#### What to do
Type the records out again in full, exactly.

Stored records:
## src/rtl/mc_seq_pkg.sv

```systemverilog
// Shared types and constants for the multi-cycle phase sequencer.
// Holds the state encodings, PC source selects and the opcode values the bench decodes.
package mc_seq_pkg;

  typedef enum logic [2:0] {
    ST_FETCH  = 3'd0,
    ST_DECODE = 3'd1,
    ST_EXEC   = 3'd2,
    ST_MEM    = 3'd3,
    ST_WB     = 3'd4,
    ST_FAULT  = 3'd7
  } state_e;

  localparam logic [1:0] PC_PLUS4  = 2'b00;
  localparam logic [1:0] PC_BRANCH = 2'b01;
  localparam logic [1:0] PC_JUMP   = 2'b10;

  localparam logic [5:0] OP_R    = 6'h00;
  localparam logic [5:0] OP_J    = 6'h02;
  localparam logic [5:0] OP_JAL  = 6'h03;
  localparam logic [5:0] OP_BEQ  = 6'h04;
  localparam logic [5:0] OP_BNE  = 6'h05;
  localparam logic [5:0] OP_SLTI = 6'h0A;
  localparam logic [5:0] OP_LW   = 6'h23;
  localparam logic [5:0] OP_SW   = 6'h2B;

  // FETCH and MEM are the only states that wait on memory.
  function automatic logic is_wait_state(input state_e s);
    return (s == ST_FETCH) || (s == ST_MEM);
  endfunction

endpackage

```

## src/rtl/mc_sequencer_mem_wait_timer.sv

```systemverilog
// Saturating 8-bit wait-cycle counter for memory handshakes.
// expired flags the cycle in which the LIMIT-th consecutive wait is being counted.
module mem_wait_timer #(
  parameter int unsigned LIMIT = 8
) (
  input  logic clock,
  input  logic resetn,
  input  logic clear,
  input  logic count,
  output logic expired
);

  localparam logic [7:0] LIMIT_M1 = 8'(LIMIT - 1);

  logic [7:0] cnt_q;
  logic [7:0] cnt_d;

  always_comb begin
    cnt_d = cnt_q;
    if (clear) begin
      cnt_d = 8'd0;
    end else if (count && (cnt_q != 8'hFF)) begin
      cnt_d = cnt_q + 8'd1;
    end
  end

  // cnt_q holds the waits already seen, so the current wait is number cnt_q+1.
  assign expired = count && (cnt_q >= LIMIT_M1);

  always_ff @(posedge clock) begin
    if (!resetn) begin
      cnt_q <= 8'd0;
    end else begin
      cnt_q <= cnt_d;
    end
  end

endmodule

```

## src/rtl/mc_sequencer.sv

```systemverilog
// Multi-cycle FETCH/DECODE/EXEC/MEM/WB sequencer for the MIPS multi-cycle CPU.
// Drives PC/IR/memory/register-file enables, handles memory waits and counts retirements.
module mc_sequencer
  import mc_seq_pkg::*;
#(
  parameter int unsigned MEM_TIMEOUT = 8,
  parameter int unsigned CNT_W       = 16
) (
  input  logic             clock,
  input  logic             resetn,
  input  logic             cu_regwrite,
  input  logic             cu_memrd,
  input  logic             cu_memwr,
  input  logic             cu_branch,
  input  logic             cu_bne,
  input  logic             cu_jnot,
  input  logic             cu_sijal,
  input  logic             zero,
  input  logic             mem_ready,
  output logic             ir_write,
  output logic             pc_write,
  output logic [1:0]       pc_src,
  output logic             iord,
  output logic             mem_rd,
  output logic             mem_wr,
  output logic             reg_write,
  output logic [2:0]       state,
  output logic             instr_done,
  output logic [CNT_W-1:0] instr_count,
  output logic             fault
);

  state_e           state_q;
  state_e           state_d;
  logic [CNT_W-1:0] count_q;
  logic [CNT_W-1:0] count_d;
  logic             retire;
  logic             timer_count;
  logic             timer_clear;
  logic             timer_expired;

  assign timer_count = is_wait_state(state_q) && !mem_ready;
  assign timer_clear = !timer_count || (state_d != state_q);

  mem_wait_timer #(
    .LIMIT(MEM_TIMEOUT)
  ) u_timer (
    .clock  (clock),
    .resetn (resetn),
    .clear  (timer_clear),
    .count  (timer_count),
    .expired(timer_expired)
  );

  always_comb begin
    state_d   = state_q;
    ir_write  = 1'b0;
    pc_write  = 1'b0;
    pc_src    = PC_PLUS4;
    iord      = 1'b0;
    mem_rd    = 1'b0;
    mem_wr    = 1'b0;
    reg_write = 1'b0;
    retire    = 1'b0;

    case (state_q)
      ST_FETCH: begin
        mem_rd = 1'b1;
        if (mem_ready) begin
          ir_write = 1'b1;
          pc_write = 1'b1;
          state_d  = ST_DECODE;
        end else if (timer_expired) begin
          state_d = ST_FAULT;
        end
      end
      ST_DECODE: begin
        if (!cu_jnot) begin
          pc_write  = 1'b1;
          pc_src    = PC_JUMP;
          reg_write = cu_sijal;
          retire    = 1'b1;
        end else begin
          state_d = ST_EXEC;
        end
      end
      ST_EXEC: begin
        if (cu_branch) begin
          pc_write = zero;
          pc_src   = PC_BRANCH;
          retire   = 1'b1;
        end else if (cu_bne) begin
          pc_write = ~zero;
          pc_src   = PC_BRANCH;
          retire   = 1'b1;
        end else if (cu_memrd || cu_memwr) begin
          state_d = ST_MEM;
        end else if (cu_regwrite) begin
          state_d = ST_WB;
        end else begin
          retire = 1'b1;
        end
      end
      ST_MEM: begin
        iord   = 1'b1;
        mem_rd = cu_memrd;
        mem_wr = cu_memwr & ~cu_memrd;
        if (mem_ready) begin
          if (cu_memrd) begin
            state_d = ST_WB;
          end else begin
            retire = 1'b1;
          end
        end else if (timer_expired) begin
          state_d = ST_FAULT;
        end
      end
      ST_WB: begin
        reg_write = 1'b1;
        retire    = 1'b1;
      end
      ST_FAULT: begin
        state_d = ST_FAULT;
      end
      default: begin
        state_d = ST_FAULT;
      end
    endcase

    if (retire) begin
      state_d = ST_FETCH;
    end

    // Reset is synchronous, so the enables are masked combinationally while it is held.
    if (!resetn) begin
      ir_write  = 1'b0;
      pc_write  = 1'b0;
      pc_src    = PC_PLUS4;
      iord      = 1'b0;
      mem_rd    = 1'b0;
      mem_wr    = 1'b0;
      reg_write = 1'b0;
      retire    = 1'b0;
    end
  end

  assign count_d = count_q + CNT_W'(retire);

  always_ff @(posedge clock) begin
    if (!resetn) begin
      state_q <= ST_FETCH;
      count_q <= '0;
    end else begin
      state_q <= state_d;
      count_q <= count_d;
    end
  end

  assign state       = state_q;
  assign instr_done  = retire;
  assign instr_count = count_q;
  assign fault       = (state_q == ST_FAULT);

endmodule
```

#### Solution for this task
## src/rtl/mc_seq_pkg.sv

```systemverilog
// Shared types and constants for the multi-cycle phase sequencer.
// Holds the state encodings, PC source selects and the opcode values the bench decodes.
package mc_seq_pkg;

  typedef enum logic [2:0] {
    ST_FETCH  = 3'd0,
    ST_DECODE = 3'd1,
    ST_EXEC   = 3'd2,
    ST_MEM    = 3'd3,
    ST_WB     = 3'd4,
    ST_FAULT  = 3'd7
  } state_e;

  localparam logic [1:0] PC_PLUS4  = 2'b00;
  localparam logic [1:0] PC_BRANCH = 2'b01;
  localparam logic [1:0] PC_JUMP   = 2'b10;

  localparam logic [5:0] OP_R    = 6'h00;
  localparam logic [5:0] OP_J    = 6'h02;
  localparam logic [5:0] OP_JAL  = 6'h03;
  localparam logic [5:0] OP_BEQ  = 6'h04;
  localparam logic [5:0] OP_BNE  = 6'h05;
  localparam logic [5:0] OP_SLTI = 6'h0A;
  localparam logic [5:0] OP_LW   = 6'h23;
  localparam logic [5:0] OP_SW   = 6'h2B;

  // FETCH and MEM are the only states that wait on memory.
  function automatic logic is_wait_state(input state_e s);
    return (s == ST_FETCH) || (s == ST_MEM);
  endfunction

endpackage

```

## src/rtl/mc_sequencer_mem_wait_timer.sv

```systemverilog
// Saturating 8-bit wait-cycle counter for memory handshakes.
// expired flags the cycle in which the LIMIT-th consecutive wait is being counted.
module mem_wait_timer #(
  parameter int unsigned LIMIT = 8
) (
  input  logic clock,
  input  logic resetn,
  input  logic clear,
  input  logic count,
  output logic expired
);

  localparam logic [7:0] LIMIT_M1 = 8'(LIMIT - 1);

  logic [7:0] cnt_q;
  logic [7:0] cnt_d;

  always_comb begin
    cnt_d = cnt_q;
    if (clear) begin
      cnt_d = 8'd0;
    end else if (count && (cnt_q != 8'hFF)) begin
      cnt_d = cnt_q + 8'd1;
    end
  end

  // cnt_q holds the waits already seen, so the current wait is number cnt_q+1.
  assign expired = count && (cnt_q >= LIMIT_M1);

  always_ff @(posedge clock) begin
    if (!resetn) begin
      cnt_q <= 8'd0;
    end else begin
      cnt_q <= cnt_d;
    end
  end

endmodule

```

## src/rtl/mc_sequencer.sv

```systemverilog
// Multi-cycle FETCH/DECODE/EXEC/MEM/WB sequencer for the MIPS multi-cycle CPU.
// Drives PC/IR/memory/register-file enables, handles memory waits and counts retirements.
module mc_sequencer
  import mc_seq_pkg::*;
#(
  parameter int unsigned MEM_TIMEOUT = 8,
  parameter int unsigned CNT_W       = 16
) (
  input  logic             clock,
  input  logic             resetn,
  input  logic             cu_regwrite,
  input  logic             cu_memrd,
  input  logic             cu_memwr,
  input  logic             cu_branch,
  input  logic             cu_bne,
  input  logic             cu_jnot,
  input  logic             cu_sijal,
  input  logic             zero,
  input  logic             mem_ready,
  output logic             ir_write,
  output logic             pc_write,
  output logic [1:0]       pc_src,
  output logic             iord,
  output logic             mem_rd,
  output logic             mem_wr,
  output logic             reg_write,
  output logic [2:0]       state,
  output logic             instr_done,
  output logic [CNT_W-1:0] instr_count,
  output logic             fault
);

  state_e           state_q;
  state_e           state_d;
  logic [CNT_W-1:0] count_q;
  logic [CNT_W-1:0] count_d;
  logic             retire;
  logic             timer_count;
  logic             timer_clear;
  logic             timer_expired;

  assign timer_count = is_wait_state(state_q) && !mem_ready;
  assign timer_clear = !timer_count || (state_d != state_q);

  mem_wait_timer #(
    .LIMIT(MEM_TIMEOUT)
  ) u_timer (
    .clock  (clock),
    .resetn (resetn),
    .clear  (timer_clear),
    .count  (timer_count),
    .expired(timer_expired)
  );

  always_comb begin
    state_d   = state_q;
    ir_write  = 1'b0;
    pc_write  = 1'b0;
    pc_src    = PC_PLUS4;
    iord      = 1'b0;
    mem_rd    = 1'b0;
    mem_wr    = 1'b0;
    reg_write = 1'b0;
    retire    = 1'b0;

    case (state_q)
      ST_FETCH: begin
        mem_rd = 1'b1;
        if (mem_ready) begin
          ir_write = 1'b1;
          pc_write = 1'b1;
          state_d  = ST_DECODE;
        end else if (timer_expired) begin
          state_d = ST_FAULT;
        end
      end
      ST_DECODE: begin
        if (!cu_jnot) begin
          pc_write  = 1'b1;
          pc_src    = PC_JUMP;
          reg_write = cu_sijal;
          retire    = 1'b1;
        end else begin
          state_d = ST_EXEC;
        end
      end
      ST_EXEC: begin
        if (cu_branch) begin
          pc_write = zero;
          pc_src   = PC_BRANCH;
          retire   = 1'b1;
        end else if (cu_bne) begin
          pc_write = ~zero;
          pc_src   = PC_BRANCH;
          retire   = 1'b1;
        end else if (cu_memrd || cu_memwr) begin
          state_d = ST_MEM;
        end else if (cu_regwrite) begin
          state_d = ST_WB;
        end else begin
          retire = 1'b1;
        end
      end
      ST_MEM: begin
        iord   = 1'b1;
        mem_rd = cu_memrd;
        mem_wr = cu_memwr & ~cu_memrd;
        if (mem_ready) begin
          if (cu_memrd) begin
            state_d = ST_WB;
          end else begin
            retire = 1'b1;
          end
        end else if (timer_expired) begin
          state_d = ST_FAULT;
        end
      end
      ST_WB: begin
        reg_write = 1'b1;
        retire    = 1'b1;
      end
      ST_FAULT: begin
        state_d = ST_FAULT;
      end
      default: begin
        state_d = ST_FAULT;
      end
    endcase

    if (retire) begin
      state_d = ST_FETCH;
    end

    // Reset is synchronous, so the enables are masked combinationally while it is held.
    if (!resetn) begin
      ir_write  = 1'b0;
      pc_write  = 1'b0;
      pc_src    = PC_PLUS4;
      iord      = 1'b0;
      mem_rd    = 1'b0;
      mem_wr    = 1'b0;
      reg_write = 1'b0;
      retire    = 1'b0;
    end
  end

  assign count_d = count_q + CNT_W'(retire);

  always_ff @(posedge clock) begin
    if (!resetn) begin
      state_q <= ST_FETCH;
      count_q <= '0;
    end else begin
      state_q <= state_d;
      count_q <= count_d;
    end
  end

  assign state       = state_q;
  assign instr_done  = retire;
  assign instr_count = count_q;
  assign fault       = (state_q == ST_FAULT);

endmodule
```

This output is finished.